請用繁體中文撰寫文章且儘可能闡述詳細的內容,讀者是該領域的專家,
因此寫文章時請你可以多描述一些相關的工程細節,請使用分段說明和保持敘述的完整性。
'''

# 分段,每 20 個內容分一段
results_seg = [results[i:i + 20] for i in range(0, len(results), 20)]

responses = []
enc = tiktoken.encoding_for_model("gpt-3.5-turbo")
for i, seg in enumerate(results_seg):
content = json.dumps(seg)

# 估計 token
tokens = enc.encode(content)
print(f'Segment {i}: Length of tokens: {len(tokens)}')

if len(tokens) > 16000:
continue

response = client.chat.completions.create(
model=model,
messages=[
{"role": "system", "content": "You are a helpful assistant."},
{"role": "user", "content": f"{content}\n\n{prompt}"},
],
temperature=0.2,
).choices[0].message.content

responses.append(response)

# 彙整分段結果
all_content = '\n\n'.join(responses)
tokens = enc.encode(all_content)
print(
f'Summary all segments, length of tokens: {len(tokens)}...', end=' ', flush=True)

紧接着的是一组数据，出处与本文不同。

<file path="src/fcc_pkg.sv">
package fcc_pkg;
	localparam int NUM_CLASS = 3;
	localparam int CLS_W     = 2;
	localparam int HDR_W     = 8;
	localparam int DATA_W    = 12;

	typedef logic [HDR_W-1:0]  fcc_hdr_t;
	typedef logic [DATA_W-1:0] fcc_data_t;
	typedef logic [CLS_W-1:0]  fcc_cls_t;

	localparam fcc_cls_t CLS_POSTED    = 2'h0;
	localparam fcc_cls_t CLS_NONPOSTED = 2'h1;
	localparam fcc_cls_t CLS_CPL       = 2'h2;

	// receive buffer space per class, in credits
	localparam fcc_hdr_t  RX_HDR_TOTAL  [NUM_CLASS] = '{8'h20, 8'h20, 8'h20};
	localparam fcc_data_t RX_DATA_TOTAL [NUM_CLASS] = '{12'h080, 12'h040,
		12'h100};
	localparam fcc_data_t MAX_PAYLOAD_CRED = 12'h008;
	localparam fcc_hdr_t  HDR_CRED_PER_TLP = 8'h01;

	localparam int CLK_PERIOD_PS = 8000;
	localparam int UPD_TIMER_US  = 30;
	localparam int UPD_TIMER_CYC = UPD_TIMER_US * 1000000 / CLK_PERIOD_PS;
	localparam int DRAIN_MIN_NS  = 60;
	localparam int DRAIN_MAX_NS  = 68;
	localparam int DRAIN_CYC     = (DRAIN_MIN_NS * 1000 + CLK_PERIOD_PS - 1)
		/ CLK_PERIOD_PS;
	localparam int DRAIN_HOLD    = DRAIN_CYC - 2;
	localparam int FCU_MIN_NS    = 116;
	localparam int FCU_MAX_NS    = 160;
	localparam int FCU_CYC       = (FCU_MIN_NS * 1000 + CLK_PERIOD_PS - 1)
		/ CLK_PERIOD_PS;
	localparam int FCU_STAGES    = FCU_CYC - 1;
	localparam int TIMER_W       = 12;
	localparam int HOLD_W        = 3;

	typedef enum logic {UPD_IDLE, UPD_HOLD} fcc_upd_state_e;
endpackage

`timescale 1ns/1ns
module fcc_rx_class import fcc_pkg::*; #(
	parameter fcc_hdr_t  HDR_TOTAL  = 8'h20,
	parameter fcc_data_t DATA_TOTAL = 12'h080
) (
	input  wire logic      i_clock,
	input  wire logic      i_sys_rst,
	input  wire logic      i_clk_en,
	input  wire logic      i_drain,
	input  wire fcc_hdr_t  i_drain_hdr,
	input  wire fcc_data_t i_drain_data,
	input  wire logic      i_recv,
	input  wire fcc_data_t i_recv_data,
	input  wire logic      i_sent,
	output fcc_hdr_t       o_alloc_hdr,
	output fcc_data_t      o_alloc_data,
	output logic           o_req,
	output logic           o_hi
);
	localparam logic [TIMER_W-1:0] TMAX  = TIMER_W'(UPD_TIMER_CYC);
	localparam logic [HOLD_W-1:0]  HLOAD = HOLD_W'(DRAIN_HOLD);
	localparam fcc_data_t QTR_DATA = DATA_TOTAL >> 2;
	localparam fcc_hdr_t  QTR_HDR  = HDR_TOTAL >> 2;

	fcc_hdr_t            alloc_hdr_reg, alloc_hdr_next, last_hdr_reg, last_hdr_next;
	fcc_data_t           alloc_data_reg, alloc_data_next;
	fcc_data_t           last_data_reg, last_data_next;
	fcc_data_t           recv_reg, recv_next;
	logic [TIMER_W-1:0]  timer_reg, timer_next;
	logic [HOLD_W-1:0]   hold_reg, hold_next;
	logic                pend_reg, pend_next;
	logic                expired, starve, quarter;

	always_comb begin
		alloc_hdr_next  = alloc_hdr_reg;
		alloc_data_next = alloc_data_reg;
		last_hdr_next   = last_hdr_reg;
		last_data_next  = last_data_reg;
		recv_next       = i_recv ? recv_reg + i_recv_data : recv_reg;
		timer_next      = (timer_reg == TMAX) ? timer_reg : timer_reg + 1'b1;
		hold_next       = (hold_reg != '0) ? hold_reg - 1'b1 : hold_reg;
		pend_next       = pend_reg;
		if (i_sent) begin
			last_hdr_next  = alloc_hdr_reg;
			last_data_next = alloc_data_reg;
			recv_next      = i_recv ? i_recv_data : '0;
			timer_next     = '0;
			pend_next      = 1'b0;
		end
		if (i_drain) begin
			alloc_hdr_next  = alloc_hdr_reg + i_drain_hdr;
			alloc_data_next = alloc_data_reg + i_drain_data;
			hold_next       = HLOAD;
			pend_next       = 1'b1;
		end
	end

	always_ff @(posedge i_clock) begin
		if (i_sys_rst) begin
			alloc_hdr_reg  <= HDR_TOTAL;
			alloc_data_reg <= DATA_TOTAL;
			last_hdr_reg   <= HDR_TOTAL;
			last_data_reg  <= DATA_TOTAL;
			recv_reg       <= '0;
			timer_reg      <= '0;
			hold_reg       <= '0;
			pend_reg       <= 1'b0;
		end else if (i_clk_en) begin
			alloc_hdr_reg  <= alloc_hdr_next;
			alloc_data_reg <= alloc_data_next;
			last_hdr_reg   <= last_hdr_next;
			last_data_reg  <= last_data_next;
			recv_reg       <= recv_next;
			timer_reg      <= timer_next;
			hold_reg       <= hold_next;
			pend_reg       <= pend_next;
		end
	end

	assign expired = (timer_reg == TMAX);
	assign starve  = ((last_data_reg - recv_reg) < MAX_PAYLOAD_CRED)
		&& (alloc_data_reg != last_data_reg);
	assign quarter = ((alloc_data_reg - last_data_reg) >= QTR_DATA)
		|| ((alloc_hdr_reg - last_hdr_reg) >= QTR_HDR);
	assign o_req        = (pend_reg && hold_reg == '0) || expired;
	assign o_hi         = o_req && (starve || expired || quarter);
	assign o_alloc_hdr  = alloc_hdr_reg;
	assign o_alloc_data = alloc_data_reg;
endmodule // fcc_rx_class

</file>
<file path="src/fcc_flow_ctrl.sv">
// Function
// - separate limit and consumed per three classes
// - limit loaded at init, refreshed by updates
// - send only if limit minus consumed suffices
// - header and data checked apart, one header
// - selected packet raises both consumed counters
// - allocated counter starts at buffer space
// - allocation grows after whole packet drained
// - update carries current allocated count
// - update requests normally at low priority
// - near-starved partner raises update priority
// - thirty microsecond timer raises priority
// - quarter of buffer freed raises priority
// - granted update waits for packet in flight
// - received update unblocks stalled packets
// - drain to update send takes eight cycles
// - received update reaches limit in fifteen
`timescale 1ns/1ns
module fcc_flow_ctrl import fcc_pkg::*; (
	input  wire logic      i_clock,
	input  wire logic      i_sys_rst,
	input  wire logic      i_clk_en,
	input  wire logic      i_tx_req,
	input  wire fcc_cls_t  i_tx_class,
	input  wire fcc_data_t i_tx_data_cred,
	output logic           o_tx_grant,
	input  wire logic      i_fc_valid,
	input  wire fcc_cls_t  i_fc_class,
	input  wire fcc_hdr_t  i_fc_hdr,
	input  wire fcc_data_t i_fc_data,
	input  wire logic      i_rx_valid,
	input  wire fcc_cls_t  i_rx_class,
	input  wire fcc_data_t i_rx_data_cred,
	input  wire logic      i_drain_done,
	input  wire fcc_cls_t  i_drain_class,
	input  wire fcc_hdr_t  i_drain_hdr,
	input  wire fcc_data_t i_drain_data,
	input  wire logic      i_tlp_busy,
	input  wire logic      i_upd_grant,
	output logic           o_upd_req,
	output logic           o_upd_hi,
	output logic           o_upd_valid,
	output fcc_cls_t       o_upd_class,
	output fcc_hdr_t       o_upd_hdr,
	output fcc_data_t      o_upd_data
);
	localparam int LAST = FCU_STAGES - 1;

	// transmit credit state
	fcc_hdr_t  lim_hdr_reg   [NUM_CLASS];
	fcc_hdr_t  lim_hdr_next  [NUM_CLASS];
	fcc_data_t lim_data_reg  [NUM_CLASS];
	fcc_data_t lim_data_next [NUM_CLASS];
	fcc_hdr_t  cons_hdr_reg  [NUM_CLASS];
	fcc_hdr_t  cons_hdr_next [NUM_CLASS];
	fcc_data_t cons_data_reg [NUM_CLASS];
	fcc_data_t cons_data_next[NUM_CLASS];
	logic      pipe_vld_reg  [FCU_STAGES];
	logic      pipe_vld_next [FCU_STAGES];
	fcc_cls_t  pipe_cls_reg  [FCU_STAGES];
	fcc_cls_t  pipe_cls_next [FCU_STAGES];
	fcc_hdr_t  pipe_hdr_reg  [FCU_STAGES];
	fcc_hdr_t  pipe_hdr_next [FCU_STAGES];
	fcc_data_t pipe_data_reg [FCU_STAGES];
	fcc_data_t pipe_data_next[FCU_STAGES];
	fcc_hdr_t  avail_hdr;
	fcc_data_t avail_data;
	logic      cls_ok;

	// receive side per class
	fcc_hdr_t  alloc_hdr [NUM_CLASS];
	fcc_data_t alloc_data[NUM_CLASS];
	logic      cls_req   [NUM_CLASS];
	logic      cls_hi    [NUM_CLASS];
	logic      cls_sent  [NUM_CLASS];

	// update arbitration state
	fcc_upd_state_e state_reg, state_next;
	fcc_cls_t       held_reg, held_next;
	logic           valid_reg, valid_next;
	fcc_cls_t       ocls_reg, ocls_next;
	fcc_hdr_t       ohdr_reg, ohdr_next;
	fcc_data_t      odata_reg, odata_next;
	fcc_cls_t       sel_cls, emit_cls;
	logic           any_req, sel_hi, emit;
	fcc_hdr_t       emit_hdr;
	fcc_data_t      emit_data;

	// credit check for the offered packet
	always_comb begin
		avail_hdr  = '0;
		avail_data = '0;
		cls_ok     = 1'b0;
		for (int c = 0; c < NUM_CLASS; c++) begin
			if (i_tx_class == CLS_W'(c)) begin
				avail_hdr  = lim_hdr_reg[c] - cons_hdr_reg[c];
				avail_data = lim_data_reg[c] - cons_data_reg[c];
				cls_ok     = 1'b1;
			end
		end
	end

	assign o_tx_grant = i_tx_req && cls_ok
		&& (avail_hdr >= HDR_CRED_PER_TLP)
		&& (avail_data >= i_tx_data_cred);

	always_comb begin
		for (int c = 0; c < NUM_CLASS; c++) begin
			lim_hdr_next[c]   = lim_hdr_reg[c];
			lim_data_next[c]  = lim_data_reg[c];
			cons_hdr_next[c]  = cons_hdr_reg[c];
			cons_data_next[c] = cons_data_reg[c];
			if (o_tx_grant && i_tx_class == CLS_W'(c)) begin
				cons_hdr_next[c]  = cons_hdr_reg[c] + HDR_CRED_PER_TLP;
				cons_data_next[c] = cons_data_reg[c] + i_tx_data_cred;
			end
			if (pipe_vld_reg[LAST] && pipe_cls_reg[LAST] == CLS_W'(c)) begin
				lim_hdr_next[c]  = pipe_hdr_reg[LAST];
				lim_data_next[c] = pipe_data_reg[LAST];
			end
		end
		// init and update values share the same latency path
		pipe_vld_next[0]  = i_fc_valid;
		pipe_cls_next[0]  = i_fc_class;
		pipe_hdr_next[0]  = i_fc_hdr;
		pipe_data_next[0] = i_fc_data;
		for (int s = 1; s < FCU_STAGES; s++) begin
			pipe_vld_next[s]  = pipe_vld_reg[s-1];
			pipe_cls_next[s]  = pipe_cls_reg[s-1];
			pipe_hdr_next[s]  = pipe_hdr_reg[s-1];
			pipe_data_next[s] = pipe_data_reg[s-1];
		end
	end

	always_ff @(posedge i_clock) begin
		if (i_sys_rst) begin
			for (int c = 0; c < NUM_CLASS; c++) begin
				lim_hdr_reg[c]   <= '0;
				lim_data_reg[c]  <= '0;
				cons_hdr_reg[c]  <= '0;
				cons_data_reg[c] <= '0;
			end
			for (int s = 0; s < FCU_STAGES; s++) begin
				pipe_vld_reg[s]  <= 1'b0;
				pipe_cls_reg[s]  <= '0;
				pipe_hdr_reg[s]  <= '0;
				pipe_data_reg[s] <= '0;
			end
		end else if (i_clk_en) begin
			lim_hdr_reg   <= lim_hdr_next;
			lim_data_reg  <= lim_data_next;
			cons_hdr_reg  <= cons_hdr_next;
			cons_data_reg <= cons_data_next;
			pipe_vld_reg  <= pipe_vld_next;
			pipe_cls_reg  <= pipe_cls_next;
			pipe_hdr_reg  <= pipe_hdr_next;
			pipe_data_reg <= pipe_data_next;
		end
	end

	for (genvar g = 0; g < NUM_CLASS; g++) begin : g_rx
		fcc_rx_class #(
			.HDR_TOTAL  (RX_HDR_TOTAL[g]),
			.DATA_TOTAL (RX_DATA_TOTAL[g])
		) u_rx (
			.i_clock      (i_clock),
			.i_sys_rst    (i_sys_rst),
			.i_clk_en     (i_clk_en),
			.i_drain      (i_drain_done && i_drain_class == CLS_W'(g)),
			.i_drain_hdr  (i_drain_hdr),
			.i_drain_data (i_drain_data),
			.i_recv       (i_rx_valid && i_rx_class == CLS_W'(g)),
			.i_recv_data  (i_rx_data_cred),
			.i_sent       (cls_sent[g]),
			.o_alloc_hdr  (alloc_hdr[g]),
			.o_alloc_data (alloc_data[g]),
			.o_req        (cls_req[g]),
			.o_hi         (cls_hi[g])
		);
	end

	// pick a class: urgent first, then lowest index
	always_comb begin
		any_req = 1'b0;
		sel_hi  = 1'b0;
		sel_cls = '0;
		for (int c = NUM_CLASS - 1; c >= 0; c--) begin
			if (cls_req[c] && !(sel_hi && !cls_hi[c])) begin
				sel_cls = CLS_W'(c);
				sel_hi  = cls_hi[c];
			end
			any_req = any_req || cls_req[c];
		end
	end

	assign o_upd_req = (state_reg == UPD_IDLE) && any_req;
	assign o_upd_hi  = o_upd_req && sel_hi;
	assign emit_cls  = (state_reg == UPD_HOLD) ? held_reg : sel_cls;
	assign emit      = !i_tlp_busy && ((state_reg == UPD_HOLD)
		|| (o_upd_req && i_upd_grant));

	always_comb begin
		emit_hdr  = '0;
		emit_data = '0;
		for (int c = 0; c < NUM_CLASS; c++) begin
			cls_sent[c] = emit && emit_cls == CLS_W'(c);
			if (emit_cls == CLS_W'(c)) begin
				emit_hdr  = alloc_hdr[c];
				emit_data = alloc_data[c];
			end
		end
	end

	always_comb begin
		state_next = state_reg;
		held_next  = held_reg;
		valid_next = emit;
		ocls_next  = ocls_reg;
		ohdr_next  = ohdr_reg;
		odata_next = odata_reg;
		unique case (state_reg)
			UPD_IDLE: begin
				if (o_upd_req && i_upd_grant && i_tlp_busy) begin
					state_next = UPD_HOLD;
					held_next  = sel_cls;
				end
			end
			UPD_HOLD: begin
				if (!i_tlp_busy) begin
					state_next = UPD_IDLE;
				end
			end
		endcase
		if (emit) begin
			ocls_next  = emit_cls;
			ohdr_next  = emit_hdr;
			odata_next = emit_data;
		end
	end

	always_ff @(posedge i_clock) begin
		if (i_sys_rst) begin
			state_reg <= UPD_IDLE;
			held_reg  <= '0;
			valid_reg <= 1'b0;
			ocls_reg  <= '0;
			ohdr_reg  <= '0;
			odata_reg <= '0;
		end else if (i_clk_en) begin
			state_reg <= state_next;
			held_reg  <= held_next;
			valid_reg <= valid_next;
			ocls_reg  <= ocls_next;
			ohdr_reg  <= ohdr_next;
			odata_reg <= odata_next;
		end
	end

	assign o_upd_valid = valid_reg;
	assign o_upd_class = ocls_reg;
	assign o_upd_hdr   = ohdr_reg;
	assign o_upd_data  = odata_reg;
endmodule // fcc_flow_ctrl

</file>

summary = client.chat.completions.create(
model=model,
messages=[
{"role": "system", "content": "You are a helpful assistant."},
{"role": "user", "content": f"{all_content}\n\n{prompt_final}"},
],
temperature=0.2,
).choices[0].message.content
print('Done.')

return summary